— YOUR ASSIGNMENT —
Of the lines below, report only those that contain "gates".

— STORED DATA —
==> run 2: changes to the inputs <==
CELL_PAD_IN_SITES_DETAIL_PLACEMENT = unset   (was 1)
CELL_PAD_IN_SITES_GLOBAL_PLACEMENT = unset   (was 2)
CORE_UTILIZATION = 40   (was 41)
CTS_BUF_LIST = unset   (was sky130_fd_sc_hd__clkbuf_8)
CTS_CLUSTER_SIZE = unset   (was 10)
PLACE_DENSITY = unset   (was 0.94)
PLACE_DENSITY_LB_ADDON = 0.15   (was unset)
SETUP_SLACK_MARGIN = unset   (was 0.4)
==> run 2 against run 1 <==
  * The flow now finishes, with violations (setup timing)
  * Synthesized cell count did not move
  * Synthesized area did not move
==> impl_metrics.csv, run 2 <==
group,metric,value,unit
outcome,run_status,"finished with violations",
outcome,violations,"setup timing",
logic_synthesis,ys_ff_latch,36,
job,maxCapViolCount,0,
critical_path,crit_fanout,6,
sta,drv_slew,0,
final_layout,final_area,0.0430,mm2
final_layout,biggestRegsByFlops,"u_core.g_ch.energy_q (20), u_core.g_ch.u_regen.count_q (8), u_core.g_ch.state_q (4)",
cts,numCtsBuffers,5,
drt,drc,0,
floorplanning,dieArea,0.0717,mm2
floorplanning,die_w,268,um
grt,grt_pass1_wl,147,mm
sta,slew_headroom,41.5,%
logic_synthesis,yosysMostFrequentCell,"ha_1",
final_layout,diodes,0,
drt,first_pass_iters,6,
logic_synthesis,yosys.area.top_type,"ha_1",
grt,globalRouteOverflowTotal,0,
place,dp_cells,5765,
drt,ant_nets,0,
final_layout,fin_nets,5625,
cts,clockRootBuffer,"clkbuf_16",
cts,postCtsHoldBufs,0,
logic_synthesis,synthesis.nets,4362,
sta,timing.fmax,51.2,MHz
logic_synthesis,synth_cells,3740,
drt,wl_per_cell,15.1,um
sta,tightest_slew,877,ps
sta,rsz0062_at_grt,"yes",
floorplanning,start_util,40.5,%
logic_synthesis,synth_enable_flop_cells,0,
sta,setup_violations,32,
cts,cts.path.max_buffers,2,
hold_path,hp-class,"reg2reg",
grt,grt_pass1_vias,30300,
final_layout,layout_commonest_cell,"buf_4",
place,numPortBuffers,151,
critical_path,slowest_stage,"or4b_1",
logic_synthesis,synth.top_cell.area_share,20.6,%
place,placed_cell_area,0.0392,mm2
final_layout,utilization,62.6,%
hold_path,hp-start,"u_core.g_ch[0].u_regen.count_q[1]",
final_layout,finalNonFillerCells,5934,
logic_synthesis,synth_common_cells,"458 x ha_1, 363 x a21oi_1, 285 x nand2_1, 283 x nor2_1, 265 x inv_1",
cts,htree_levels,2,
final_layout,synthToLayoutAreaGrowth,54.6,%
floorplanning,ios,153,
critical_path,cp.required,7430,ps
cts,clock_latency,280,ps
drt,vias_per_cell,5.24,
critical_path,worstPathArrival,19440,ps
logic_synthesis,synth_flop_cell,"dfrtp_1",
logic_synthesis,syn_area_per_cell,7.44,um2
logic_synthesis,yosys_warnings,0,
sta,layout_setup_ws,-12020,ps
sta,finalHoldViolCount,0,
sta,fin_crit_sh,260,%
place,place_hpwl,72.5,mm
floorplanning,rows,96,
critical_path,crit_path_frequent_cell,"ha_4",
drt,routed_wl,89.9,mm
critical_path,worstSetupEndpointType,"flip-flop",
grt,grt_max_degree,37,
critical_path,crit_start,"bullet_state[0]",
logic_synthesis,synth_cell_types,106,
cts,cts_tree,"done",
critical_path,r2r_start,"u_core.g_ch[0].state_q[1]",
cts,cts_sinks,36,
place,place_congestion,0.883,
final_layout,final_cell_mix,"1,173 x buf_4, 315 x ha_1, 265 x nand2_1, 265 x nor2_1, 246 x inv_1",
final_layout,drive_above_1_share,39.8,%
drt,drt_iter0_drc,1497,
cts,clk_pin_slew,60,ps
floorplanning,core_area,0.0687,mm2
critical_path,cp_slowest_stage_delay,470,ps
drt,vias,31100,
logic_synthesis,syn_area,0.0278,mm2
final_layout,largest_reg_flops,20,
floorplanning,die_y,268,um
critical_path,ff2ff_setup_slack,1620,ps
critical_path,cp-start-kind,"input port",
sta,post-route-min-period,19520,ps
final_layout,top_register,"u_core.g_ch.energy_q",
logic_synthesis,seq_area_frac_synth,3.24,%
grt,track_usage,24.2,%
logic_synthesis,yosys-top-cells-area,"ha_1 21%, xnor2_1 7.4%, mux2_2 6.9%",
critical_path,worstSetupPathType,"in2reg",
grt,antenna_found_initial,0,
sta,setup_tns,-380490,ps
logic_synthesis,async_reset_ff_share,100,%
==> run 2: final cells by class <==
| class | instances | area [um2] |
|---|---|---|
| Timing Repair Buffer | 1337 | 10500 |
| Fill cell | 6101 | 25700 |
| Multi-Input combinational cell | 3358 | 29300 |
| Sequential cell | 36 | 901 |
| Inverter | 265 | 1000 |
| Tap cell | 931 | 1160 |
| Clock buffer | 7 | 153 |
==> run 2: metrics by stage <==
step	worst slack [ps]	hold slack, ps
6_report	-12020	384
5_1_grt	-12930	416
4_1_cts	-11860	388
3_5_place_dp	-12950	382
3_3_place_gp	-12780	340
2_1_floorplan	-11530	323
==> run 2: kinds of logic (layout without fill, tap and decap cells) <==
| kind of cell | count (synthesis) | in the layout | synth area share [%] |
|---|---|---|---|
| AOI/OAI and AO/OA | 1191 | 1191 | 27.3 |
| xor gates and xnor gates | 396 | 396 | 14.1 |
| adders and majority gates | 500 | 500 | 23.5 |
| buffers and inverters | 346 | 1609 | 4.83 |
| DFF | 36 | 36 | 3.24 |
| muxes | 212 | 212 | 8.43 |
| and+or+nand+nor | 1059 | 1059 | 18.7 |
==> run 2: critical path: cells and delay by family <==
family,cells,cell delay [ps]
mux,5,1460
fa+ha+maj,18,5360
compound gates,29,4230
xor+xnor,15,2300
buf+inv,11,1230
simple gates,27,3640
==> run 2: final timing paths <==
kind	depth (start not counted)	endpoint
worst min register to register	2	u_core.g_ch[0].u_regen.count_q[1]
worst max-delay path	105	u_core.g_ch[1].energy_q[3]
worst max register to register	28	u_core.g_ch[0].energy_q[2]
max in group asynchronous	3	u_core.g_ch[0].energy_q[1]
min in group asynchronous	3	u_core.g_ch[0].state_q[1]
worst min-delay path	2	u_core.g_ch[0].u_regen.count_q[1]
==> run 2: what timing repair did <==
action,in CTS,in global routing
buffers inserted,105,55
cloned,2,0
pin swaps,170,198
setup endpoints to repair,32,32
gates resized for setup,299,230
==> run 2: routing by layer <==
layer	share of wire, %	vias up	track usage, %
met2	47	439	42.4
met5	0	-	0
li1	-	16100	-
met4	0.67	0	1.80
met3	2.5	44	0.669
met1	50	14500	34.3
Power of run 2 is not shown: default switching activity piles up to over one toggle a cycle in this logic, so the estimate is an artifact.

...

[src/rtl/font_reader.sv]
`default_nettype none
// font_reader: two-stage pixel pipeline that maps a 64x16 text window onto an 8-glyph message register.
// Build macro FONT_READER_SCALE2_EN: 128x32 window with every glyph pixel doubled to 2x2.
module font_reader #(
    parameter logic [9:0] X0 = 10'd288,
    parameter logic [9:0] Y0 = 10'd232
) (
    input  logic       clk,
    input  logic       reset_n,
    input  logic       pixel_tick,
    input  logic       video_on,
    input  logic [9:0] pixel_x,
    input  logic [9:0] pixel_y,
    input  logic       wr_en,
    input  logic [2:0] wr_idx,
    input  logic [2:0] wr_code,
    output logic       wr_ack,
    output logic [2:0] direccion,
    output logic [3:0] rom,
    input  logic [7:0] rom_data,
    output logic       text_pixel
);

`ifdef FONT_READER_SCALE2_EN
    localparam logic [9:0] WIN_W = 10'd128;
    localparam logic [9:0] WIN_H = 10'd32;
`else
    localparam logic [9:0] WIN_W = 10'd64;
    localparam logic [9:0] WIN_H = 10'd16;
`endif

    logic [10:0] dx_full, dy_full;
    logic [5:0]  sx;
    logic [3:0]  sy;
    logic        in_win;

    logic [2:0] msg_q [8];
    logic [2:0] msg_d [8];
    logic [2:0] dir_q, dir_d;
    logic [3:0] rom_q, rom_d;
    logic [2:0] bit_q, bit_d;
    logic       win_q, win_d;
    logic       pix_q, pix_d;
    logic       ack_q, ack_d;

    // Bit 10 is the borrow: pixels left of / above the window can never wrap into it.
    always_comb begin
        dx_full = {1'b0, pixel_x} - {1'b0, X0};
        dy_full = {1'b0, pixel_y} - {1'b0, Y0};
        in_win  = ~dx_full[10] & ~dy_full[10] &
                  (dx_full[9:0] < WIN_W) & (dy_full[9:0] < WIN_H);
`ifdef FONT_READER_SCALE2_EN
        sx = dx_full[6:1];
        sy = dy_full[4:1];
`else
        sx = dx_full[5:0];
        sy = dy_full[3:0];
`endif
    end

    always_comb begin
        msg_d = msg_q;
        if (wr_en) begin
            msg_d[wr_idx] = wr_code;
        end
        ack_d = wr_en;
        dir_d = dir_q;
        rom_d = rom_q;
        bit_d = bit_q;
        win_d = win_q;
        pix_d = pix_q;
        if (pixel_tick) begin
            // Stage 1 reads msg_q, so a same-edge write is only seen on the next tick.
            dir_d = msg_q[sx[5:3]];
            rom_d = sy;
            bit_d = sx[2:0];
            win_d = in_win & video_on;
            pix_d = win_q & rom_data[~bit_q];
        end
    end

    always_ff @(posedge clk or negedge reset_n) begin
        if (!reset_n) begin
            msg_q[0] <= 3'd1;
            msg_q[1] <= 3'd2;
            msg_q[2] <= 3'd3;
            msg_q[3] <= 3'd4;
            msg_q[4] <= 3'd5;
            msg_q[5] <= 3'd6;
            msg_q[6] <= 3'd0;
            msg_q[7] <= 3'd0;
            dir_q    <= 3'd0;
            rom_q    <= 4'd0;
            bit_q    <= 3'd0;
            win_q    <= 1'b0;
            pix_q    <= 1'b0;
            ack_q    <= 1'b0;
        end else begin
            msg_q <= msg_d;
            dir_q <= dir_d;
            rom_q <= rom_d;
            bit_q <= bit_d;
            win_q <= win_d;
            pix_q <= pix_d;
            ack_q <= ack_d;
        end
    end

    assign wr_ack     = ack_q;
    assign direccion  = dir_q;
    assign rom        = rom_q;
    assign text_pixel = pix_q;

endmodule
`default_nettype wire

...

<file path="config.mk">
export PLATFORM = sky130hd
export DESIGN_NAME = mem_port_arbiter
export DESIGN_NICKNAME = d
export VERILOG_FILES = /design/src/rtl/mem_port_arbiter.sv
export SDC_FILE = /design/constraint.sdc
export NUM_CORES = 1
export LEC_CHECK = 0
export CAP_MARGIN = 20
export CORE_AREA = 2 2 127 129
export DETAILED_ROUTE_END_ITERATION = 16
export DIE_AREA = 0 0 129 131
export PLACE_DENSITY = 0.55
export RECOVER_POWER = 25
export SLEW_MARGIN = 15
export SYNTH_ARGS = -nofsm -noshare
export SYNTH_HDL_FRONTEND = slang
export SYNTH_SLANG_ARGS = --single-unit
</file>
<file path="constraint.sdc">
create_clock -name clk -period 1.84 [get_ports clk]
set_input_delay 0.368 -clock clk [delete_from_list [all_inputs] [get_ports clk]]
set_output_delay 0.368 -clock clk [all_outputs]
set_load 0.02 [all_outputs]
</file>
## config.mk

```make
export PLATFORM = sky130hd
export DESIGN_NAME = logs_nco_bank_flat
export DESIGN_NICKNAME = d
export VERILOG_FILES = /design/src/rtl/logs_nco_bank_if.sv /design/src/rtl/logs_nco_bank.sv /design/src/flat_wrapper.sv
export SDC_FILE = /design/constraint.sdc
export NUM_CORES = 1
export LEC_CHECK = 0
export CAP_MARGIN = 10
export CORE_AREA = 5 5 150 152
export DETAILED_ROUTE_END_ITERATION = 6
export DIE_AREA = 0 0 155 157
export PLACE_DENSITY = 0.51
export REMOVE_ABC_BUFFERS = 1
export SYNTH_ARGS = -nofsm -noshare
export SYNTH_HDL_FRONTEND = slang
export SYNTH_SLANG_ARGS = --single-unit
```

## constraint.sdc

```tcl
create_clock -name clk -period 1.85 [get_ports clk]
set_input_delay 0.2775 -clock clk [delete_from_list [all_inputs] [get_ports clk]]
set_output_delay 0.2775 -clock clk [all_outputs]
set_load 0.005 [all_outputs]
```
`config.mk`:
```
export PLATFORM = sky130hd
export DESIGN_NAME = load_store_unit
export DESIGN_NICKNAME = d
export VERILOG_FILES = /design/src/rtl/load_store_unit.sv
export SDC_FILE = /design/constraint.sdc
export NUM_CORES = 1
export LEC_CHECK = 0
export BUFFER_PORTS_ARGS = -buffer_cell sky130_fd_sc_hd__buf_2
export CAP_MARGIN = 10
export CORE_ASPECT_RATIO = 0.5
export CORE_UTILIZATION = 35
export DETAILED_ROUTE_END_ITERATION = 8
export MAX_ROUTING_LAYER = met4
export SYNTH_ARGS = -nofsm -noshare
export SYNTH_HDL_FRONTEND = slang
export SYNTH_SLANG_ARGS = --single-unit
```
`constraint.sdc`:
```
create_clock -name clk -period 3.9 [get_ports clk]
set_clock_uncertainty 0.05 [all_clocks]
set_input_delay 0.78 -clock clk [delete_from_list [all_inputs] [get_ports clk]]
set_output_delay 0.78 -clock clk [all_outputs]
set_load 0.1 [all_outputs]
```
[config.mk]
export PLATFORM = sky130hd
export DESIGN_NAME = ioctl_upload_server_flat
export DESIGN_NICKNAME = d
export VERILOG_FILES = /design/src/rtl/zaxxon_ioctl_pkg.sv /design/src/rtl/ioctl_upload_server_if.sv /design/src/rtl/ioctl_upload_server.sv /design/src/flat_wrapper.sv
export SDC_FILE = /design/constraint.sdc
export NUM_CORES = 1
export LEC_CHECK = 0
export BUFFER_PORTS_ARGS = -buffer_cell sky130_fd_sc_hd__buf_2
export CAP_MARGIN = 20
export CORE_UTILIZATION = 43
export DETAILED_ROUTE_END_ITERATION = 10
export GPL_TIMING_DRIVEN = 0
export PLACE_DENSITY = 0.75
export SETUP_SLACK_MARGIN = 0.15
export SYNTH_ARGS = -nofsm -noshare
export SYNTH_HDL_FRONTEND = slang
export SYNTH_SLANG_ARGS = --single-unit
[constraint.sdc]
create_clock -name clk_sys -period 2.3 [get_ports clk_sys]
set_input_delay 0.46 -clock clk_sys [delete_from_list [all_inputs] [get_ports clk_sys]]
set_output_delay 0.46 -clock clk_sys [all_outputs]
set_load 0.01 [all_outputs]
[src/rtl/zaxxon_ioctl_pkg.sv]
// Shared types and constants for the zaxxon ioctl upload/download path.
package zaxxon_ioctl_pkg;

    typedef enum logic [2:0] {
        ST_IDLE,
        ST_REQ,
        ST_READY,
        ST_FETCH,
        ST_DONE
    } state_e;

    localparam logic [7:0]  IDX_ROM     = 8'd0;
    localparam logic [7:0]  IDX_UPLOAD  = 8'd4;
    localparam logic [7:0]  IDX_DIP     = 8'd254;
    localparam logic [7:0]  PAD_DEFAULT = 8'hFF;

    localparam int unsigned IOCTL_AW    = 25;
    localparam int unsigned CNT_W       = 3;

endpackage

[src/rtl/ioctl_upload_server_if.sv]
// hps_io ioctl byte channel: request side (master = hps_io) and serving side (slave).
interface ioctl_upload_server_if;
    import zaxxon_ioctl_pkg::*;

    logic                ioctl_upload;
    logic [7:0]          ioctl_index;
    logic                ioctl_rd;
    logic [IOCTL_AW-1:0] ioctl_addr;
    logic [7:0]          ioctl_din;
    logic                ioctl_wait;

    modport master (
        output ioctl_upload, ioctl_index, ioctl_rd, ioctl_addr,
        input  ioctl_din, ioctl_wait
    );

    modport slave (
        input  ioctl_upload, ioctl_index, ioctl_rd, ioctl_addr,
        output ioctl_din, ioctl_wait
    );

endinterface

— SOLUTION —
| xor gates and xnor gates | 396 | 396 | 14.1 |
| adders and majority gates | 500 | 500 | 23.5 |
compound gates,29,4230
simple gates,27,3640
gates resized for setup,299,230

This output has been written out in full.